§ **WHAT TO DO**:
Below is a listing. Quote from it, exactly, the lines from the one containing "-0.321 | 0.25 |" down to the one containing "Met with ideal", both ends included, and nothing else.

RECORD EXCERPTS Start Marker

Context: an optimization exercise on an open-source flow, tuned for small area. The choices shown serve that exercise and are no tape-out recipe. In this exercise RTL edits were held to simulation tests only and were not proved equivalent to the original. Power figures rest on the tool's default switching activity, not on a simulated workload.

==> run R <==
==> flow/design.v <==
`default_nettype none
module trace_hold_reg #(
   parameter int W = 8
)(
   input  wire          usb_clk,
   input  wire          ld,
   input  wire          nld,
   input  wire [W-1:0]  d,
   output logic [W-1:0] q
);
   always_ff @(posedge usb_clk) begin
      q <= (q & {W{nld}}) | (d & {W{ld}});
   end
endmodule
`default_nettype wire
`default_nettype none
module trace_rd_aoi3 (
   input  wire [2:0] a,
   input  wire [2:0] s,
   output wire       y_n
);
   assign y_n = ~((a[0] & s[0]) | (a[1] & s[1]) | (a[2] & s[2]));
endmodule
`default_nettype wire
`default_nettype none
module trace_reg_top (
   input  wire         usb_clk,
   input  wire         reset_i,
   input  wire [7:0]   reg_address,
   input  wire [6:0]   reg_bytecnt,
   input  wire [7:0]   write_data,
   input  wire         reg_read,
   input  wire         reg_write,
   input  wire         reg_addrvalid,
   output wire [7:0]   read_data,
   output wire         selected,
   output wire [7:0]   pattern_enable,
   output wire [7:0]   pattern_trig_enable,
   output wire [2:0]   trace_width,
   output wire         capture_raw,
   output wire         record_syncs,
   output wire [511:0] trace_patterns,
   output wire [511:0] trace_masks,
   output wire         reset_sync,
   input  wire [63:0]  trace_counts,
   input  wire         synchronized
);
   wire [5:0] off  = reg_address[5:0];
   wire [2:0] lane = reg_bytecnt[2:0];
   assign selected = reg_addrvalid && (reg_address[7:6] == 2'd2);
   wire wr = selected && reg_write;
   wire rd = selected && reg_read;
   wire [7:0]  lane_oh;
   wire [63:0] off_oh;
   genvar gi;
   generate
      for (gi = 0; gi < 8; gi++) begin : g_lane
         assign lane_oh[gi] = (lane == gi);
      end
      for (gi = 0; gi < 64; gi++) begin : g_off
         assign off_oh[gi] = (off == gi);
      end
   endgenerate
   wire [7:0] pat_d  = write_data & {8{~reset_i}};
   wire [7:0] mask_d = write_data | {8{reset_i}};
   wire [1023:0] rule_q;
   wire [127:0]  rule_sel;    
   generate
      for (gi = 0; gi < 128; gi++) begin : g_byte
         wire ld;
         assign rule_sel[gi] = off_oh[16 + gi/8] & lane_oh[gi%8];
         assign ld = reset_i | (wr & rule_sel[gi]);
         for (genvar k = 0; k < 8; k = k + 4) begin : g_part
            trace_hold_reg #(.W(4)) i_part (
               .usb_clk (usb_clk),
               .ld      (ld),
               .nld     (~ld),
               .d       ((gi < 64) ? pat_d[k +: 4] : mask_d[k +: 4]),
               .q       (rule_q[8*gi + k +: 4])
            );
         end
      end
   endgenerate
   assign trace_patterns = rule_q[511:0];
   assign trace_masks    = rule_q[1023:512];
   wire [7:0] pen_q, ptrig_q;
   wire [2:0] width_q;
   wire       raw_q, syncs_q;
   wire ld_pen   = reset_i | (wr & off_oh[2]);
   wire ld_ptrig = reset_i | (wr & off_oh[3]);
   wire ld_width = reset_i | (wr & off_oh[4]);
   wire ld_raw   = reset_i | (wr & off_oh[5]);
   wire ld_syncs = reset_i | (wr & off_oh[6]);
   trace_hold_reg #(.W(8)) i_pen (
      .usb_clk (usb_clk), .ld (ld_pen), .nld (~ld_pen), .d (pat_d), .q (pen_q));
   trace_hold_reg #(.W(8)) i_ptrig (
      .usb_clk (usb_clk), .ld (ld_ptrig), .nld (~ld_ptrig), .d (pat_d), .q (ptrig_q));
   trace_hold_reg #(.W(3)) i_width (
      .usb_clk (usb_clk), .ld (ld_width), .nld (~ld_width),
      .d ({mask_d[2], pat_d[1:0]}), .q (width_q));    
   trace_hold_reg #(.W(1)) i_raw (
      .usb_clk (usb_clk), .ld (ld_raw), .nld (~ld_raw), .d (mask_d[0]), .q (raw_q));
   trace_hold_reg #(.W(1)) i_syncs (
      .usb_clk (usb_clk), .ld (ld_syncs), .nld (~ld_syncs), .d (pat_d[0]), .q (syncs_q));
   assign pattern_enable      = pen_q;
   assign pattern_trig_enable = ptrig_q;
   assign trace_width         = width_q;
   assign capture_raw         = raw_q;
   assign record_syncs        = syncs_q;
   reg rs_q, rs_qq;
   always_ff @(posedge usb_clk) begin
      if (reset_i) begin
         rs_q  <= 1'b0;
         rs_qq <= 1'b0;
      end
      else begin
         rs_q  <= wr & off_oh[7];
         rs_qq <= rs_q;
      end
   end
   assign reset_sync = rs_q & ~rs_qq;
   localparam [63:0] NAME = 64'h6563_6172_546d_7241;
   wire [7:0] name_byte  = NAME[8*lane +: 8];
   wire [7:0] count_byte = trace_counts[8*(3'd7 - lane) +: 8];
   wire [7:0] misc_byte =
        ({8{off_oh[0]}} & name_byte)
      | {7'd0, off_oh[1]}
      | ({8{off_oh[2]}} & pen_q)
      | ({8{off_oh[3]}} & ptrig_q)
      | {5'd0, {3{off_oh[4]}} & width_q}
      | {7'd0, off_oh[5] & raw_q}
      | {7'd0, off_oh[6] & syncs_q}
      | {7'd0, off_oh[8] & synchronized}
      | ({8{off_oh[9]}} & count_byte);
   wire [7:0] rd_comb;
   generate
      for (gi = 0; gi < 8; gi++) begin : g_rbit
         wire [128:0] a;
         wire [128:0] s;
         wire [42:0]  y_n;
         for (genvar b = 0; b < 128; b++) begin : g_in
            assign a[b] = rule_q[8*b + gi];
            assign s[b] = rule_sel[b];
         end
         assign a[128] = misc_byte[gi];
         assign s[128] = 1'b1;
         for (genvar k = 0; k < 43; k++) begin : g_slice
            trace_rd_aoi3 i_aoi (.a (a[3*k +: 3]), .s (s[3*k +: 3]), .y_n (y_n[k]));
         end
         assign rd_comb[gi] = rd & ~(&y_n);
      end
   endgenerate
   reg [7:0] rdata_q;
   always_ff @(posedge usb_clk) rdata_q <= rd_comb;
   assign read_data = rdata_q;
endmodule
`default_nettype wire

RECORD EXCERPTS End Marker
RECORD EXCERPTS Start Marker

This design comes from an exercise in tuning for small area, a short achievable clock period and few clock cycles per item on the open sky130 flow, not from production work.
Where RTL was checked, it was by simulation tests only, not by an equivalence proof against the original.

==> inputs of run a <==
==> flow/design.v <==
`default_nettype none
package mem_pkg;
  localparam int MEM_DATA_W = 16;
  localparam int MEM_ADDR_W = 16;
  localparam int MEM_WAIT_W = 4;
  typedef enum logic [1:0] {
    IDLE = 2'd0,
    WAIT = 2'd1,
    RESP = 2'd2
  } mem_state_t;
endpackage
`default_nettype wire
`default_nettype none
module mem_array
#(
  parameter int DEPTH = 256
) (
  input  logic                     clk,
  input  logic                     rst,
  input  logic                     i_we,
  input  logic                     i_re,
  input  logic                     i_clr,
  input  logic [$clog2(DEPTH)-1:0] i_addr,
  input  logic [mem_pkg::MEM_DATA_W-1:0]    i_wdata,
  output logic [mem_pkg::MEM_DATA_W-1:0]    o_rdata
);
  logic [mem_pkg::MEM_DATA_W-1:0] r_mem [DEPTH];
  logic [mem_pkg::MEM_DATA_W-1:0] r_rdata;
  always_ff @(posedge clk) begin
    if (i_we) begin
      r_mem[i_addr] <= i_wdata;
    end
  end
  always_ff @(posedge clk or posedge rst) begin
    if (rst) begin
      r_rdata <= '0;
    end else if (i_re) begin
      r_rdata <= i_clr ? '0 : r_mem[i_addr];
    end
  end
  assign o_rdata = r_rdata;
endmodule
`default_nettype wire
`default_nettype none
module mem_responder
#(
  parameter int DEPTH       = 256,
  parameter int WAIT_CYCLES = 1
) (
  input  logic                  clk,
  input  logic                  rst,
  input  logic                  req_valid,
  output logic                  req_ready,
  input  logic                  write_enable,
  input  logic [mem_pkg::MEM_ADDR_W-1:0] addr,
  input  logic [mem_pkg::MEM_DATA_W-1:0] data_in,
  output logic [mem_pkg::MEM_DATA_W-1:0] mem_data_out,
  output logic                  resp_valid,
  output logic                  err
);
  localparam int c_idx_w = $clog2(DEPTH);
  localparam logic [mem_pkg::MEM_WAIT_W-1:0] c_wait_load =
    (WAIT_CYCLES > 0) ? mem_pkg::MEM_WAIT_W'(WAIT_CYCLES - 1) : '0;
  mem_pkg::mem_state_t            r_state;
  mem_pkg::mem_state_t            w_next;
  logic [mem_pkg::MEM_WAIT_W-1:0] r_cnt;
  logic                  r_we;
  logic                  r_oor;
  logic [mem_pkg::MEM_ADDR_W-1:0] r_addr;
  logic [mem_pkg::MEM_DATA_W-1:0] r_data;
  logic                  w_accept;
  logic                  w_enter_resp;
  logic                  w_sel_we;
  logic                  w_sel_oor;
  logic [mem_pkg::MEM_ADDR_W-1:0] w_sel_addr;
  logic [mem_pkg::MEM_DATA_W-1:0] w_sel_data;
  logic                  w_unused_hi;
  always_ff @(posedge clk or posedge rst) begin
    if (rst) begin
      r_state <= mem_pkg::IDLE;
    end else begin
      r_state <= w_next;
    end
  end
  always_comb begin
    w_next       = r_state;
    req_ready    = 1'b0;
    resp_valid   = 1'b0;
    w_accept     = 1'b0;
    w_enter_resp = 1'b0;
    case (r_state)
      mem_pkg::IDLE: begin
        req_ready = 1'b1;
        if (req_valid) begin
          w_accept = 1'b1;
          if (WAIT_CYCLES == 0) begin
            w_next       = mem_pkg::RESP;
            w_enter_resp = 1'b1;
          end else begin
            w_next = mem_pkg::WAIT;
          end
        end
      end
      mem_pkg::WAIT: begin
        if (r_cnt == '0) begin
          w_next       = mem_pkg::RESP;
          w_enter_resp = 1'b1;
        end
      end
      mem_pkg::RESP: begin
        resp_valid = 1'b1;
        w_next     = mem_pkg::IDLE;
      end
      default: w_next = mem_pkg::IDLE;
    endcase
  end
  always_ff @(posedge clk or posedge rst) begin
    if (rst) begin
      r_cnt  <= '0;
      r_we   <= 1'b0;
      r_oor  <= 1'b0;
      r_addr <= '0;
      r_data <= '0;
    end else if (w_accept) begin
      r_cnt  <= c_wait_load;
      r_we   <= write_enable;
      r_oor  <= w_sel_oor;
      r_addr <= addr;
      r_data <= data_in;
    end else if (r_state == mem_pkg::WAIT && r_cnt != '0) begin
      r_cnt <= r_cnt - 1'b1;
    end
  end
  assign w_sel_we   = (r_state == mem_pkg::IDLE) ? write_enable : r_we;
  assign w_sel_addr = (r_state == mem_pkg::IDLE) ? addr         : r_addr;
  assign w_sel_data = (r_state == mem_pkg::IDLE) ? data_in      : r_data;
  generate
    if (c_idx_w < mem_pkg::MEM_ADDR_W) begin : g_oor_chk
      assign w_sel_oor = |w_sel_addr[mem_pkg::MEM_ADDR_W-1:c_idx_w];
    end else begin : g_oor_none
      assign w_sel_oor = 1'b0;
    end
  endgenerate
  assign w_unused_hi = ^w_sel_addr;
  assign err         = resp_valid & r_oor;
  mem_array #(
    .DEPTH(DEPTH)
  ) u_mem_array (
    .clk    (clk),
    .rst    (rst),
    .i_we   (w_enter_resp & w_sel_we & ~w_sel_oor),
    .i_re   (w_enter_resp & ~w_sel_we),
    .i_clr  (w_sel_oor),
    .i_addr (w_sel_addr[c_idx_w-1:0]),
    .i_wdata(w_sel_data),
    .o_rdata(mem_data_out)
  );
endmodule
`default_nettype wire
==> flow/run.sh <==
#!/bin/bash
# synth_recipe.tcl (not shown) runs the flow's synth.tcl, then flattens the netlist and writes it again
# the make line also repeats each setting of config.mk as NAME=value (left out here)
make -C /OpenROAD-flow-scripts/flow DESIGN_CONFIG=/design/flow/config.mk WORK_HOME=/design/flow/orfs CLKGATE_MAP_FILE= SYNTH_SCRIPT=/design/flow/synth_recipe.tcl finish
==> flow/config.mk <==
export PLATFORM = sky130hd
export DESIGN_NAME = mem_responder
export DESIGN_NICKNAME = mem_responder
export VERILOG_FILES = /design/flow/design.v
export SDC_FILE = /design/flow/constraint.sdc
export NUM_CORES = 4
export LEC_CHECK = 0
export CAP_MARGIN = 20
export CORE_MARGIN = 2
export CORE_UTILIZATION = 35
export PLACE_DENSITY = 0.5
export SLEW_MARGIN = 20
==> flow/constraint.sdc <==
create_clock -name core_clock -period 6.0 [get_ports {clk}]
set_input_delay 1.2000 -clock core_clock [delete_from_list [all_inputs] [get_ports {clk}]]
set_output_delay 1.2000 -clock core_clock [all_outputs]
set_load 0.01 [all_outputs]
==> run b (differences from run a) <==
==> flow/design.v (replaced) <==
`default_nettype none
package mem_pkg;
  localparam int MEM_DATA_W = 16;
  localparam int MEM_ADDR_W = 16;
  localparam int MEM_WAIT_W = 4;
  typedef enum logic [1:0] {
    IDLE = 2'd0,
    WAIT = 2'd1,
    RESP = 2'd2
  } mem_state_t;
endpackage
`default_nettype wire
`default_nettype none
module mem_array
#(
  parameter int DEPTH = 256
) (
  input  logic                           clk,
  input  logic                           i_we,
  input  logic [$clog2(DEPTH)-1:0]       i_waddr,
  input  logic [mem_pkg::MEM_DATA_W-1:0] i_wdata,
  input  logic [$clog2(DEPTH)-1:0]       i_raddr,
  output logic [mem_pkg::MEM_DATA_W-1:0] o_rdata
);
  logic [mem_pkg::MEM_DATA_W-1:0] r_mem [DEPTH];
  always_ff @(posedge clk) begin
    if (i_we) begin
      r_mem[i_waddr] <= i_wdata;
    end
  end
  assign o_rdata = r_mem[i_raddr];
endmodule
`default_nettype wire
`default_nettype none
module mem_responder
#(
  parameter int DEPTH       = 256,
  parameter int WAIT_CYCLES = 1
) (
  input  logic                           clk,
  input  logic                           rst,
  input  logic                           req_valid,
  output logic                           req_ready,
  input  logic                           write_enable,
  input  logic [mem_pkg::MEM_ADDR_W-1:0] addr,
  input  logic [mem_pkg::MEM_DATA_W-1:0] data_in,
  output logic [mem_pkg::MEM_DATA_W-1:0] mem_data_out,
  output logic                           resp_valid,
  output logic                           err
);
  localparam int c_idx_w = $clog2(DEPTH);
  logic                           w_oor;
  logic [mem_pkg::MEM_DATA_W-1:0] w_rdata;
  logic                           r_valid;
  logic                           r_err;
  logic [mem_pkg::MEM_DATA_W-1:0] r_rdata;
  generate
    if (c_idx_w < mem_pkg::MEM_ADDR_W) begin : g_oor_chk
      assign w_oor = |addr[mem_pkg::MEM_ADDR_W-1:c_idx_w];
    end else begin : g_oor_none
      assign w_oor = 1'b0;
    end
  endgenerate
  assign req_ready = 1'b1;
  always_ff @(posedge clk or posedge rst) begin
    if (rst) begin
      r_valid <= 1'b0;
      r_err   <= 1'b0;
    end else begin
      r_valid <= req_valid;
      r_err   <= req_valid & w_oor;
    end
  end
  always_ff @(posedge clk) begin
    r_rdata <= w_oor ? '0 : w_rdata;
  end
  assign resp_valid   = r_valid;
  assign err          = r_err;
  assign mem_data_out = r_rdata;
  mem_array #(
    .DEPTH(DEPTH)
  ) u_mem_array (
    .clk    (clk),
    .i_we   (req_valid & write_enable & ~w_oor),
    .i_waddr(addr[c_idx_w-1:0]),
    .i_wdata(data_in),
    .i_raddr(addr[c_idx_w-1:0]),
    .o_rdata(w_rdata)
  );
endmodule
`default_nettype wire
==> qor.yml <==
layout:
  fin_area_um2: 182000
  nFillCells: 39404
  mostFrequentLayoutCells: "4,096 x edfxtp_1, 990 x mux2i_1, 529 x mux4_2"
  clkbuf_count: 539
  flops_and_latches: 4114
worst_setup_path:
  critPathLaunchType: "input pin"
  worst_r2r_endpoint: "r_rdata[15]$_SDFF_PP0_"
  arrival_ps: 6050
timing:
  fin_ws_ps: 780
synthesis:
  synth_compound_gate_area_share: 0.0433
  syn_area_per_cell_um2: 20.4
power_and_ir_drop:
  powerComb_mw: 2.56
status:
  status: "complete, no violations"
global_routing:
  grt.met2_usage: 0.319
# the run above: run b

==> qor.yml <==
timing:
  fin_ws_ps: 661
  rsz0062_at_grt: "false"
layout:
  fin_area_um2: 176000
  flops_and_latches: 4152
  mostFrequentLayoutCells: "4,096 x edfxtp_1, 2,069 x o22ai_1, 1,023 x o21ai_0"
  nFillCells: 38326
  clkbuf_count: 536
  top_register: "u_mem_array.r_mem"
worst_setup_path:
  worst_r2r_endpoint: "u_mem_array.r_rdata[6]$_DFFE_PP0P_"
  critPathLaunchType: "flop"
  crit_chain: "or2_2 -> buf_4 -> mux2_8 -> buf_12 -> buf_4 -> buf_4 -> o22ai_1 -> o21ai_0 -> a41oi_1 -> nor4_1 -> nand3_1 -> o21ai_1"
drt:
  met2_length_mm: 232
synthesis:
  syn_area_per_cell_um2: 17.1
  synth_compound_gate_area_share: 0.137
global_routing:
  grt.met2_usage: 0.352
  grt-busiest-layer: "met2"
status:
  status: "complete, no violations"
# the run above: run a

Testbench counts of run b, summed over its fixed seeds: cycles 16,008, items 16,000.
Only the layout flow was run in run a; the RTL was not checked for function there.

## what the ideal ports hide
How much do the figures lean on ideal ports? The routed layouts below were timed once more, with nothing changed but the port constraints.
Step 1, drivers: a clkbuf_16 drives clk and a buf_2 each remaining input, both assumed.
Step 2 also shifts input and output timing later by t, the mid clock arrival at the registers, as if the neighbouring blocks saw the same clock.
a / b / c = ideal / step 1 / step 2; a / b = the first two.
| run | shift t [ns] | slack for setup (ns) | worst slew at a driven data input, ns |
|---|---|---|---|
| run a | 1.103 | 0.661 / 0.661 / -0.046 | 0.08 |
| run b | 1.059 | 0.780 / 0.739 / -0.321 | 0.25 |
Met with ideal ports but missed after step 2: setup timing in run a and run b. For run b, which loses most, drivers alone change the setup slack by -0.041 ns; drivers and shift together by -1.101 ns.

RECORD EXCERPTS End Marker

§ **OUTPUT OF THE TASK**:
| run b | 1.059 | 0.780 / 0.739 / -0.321 | 0.25 |
Met with ideal ports but missed after step 2: setup timing in run a and run b. For run b, which loses most, drivers alone change the setup slack by -0.041 ns; drivers and shift together by -1.101 ns.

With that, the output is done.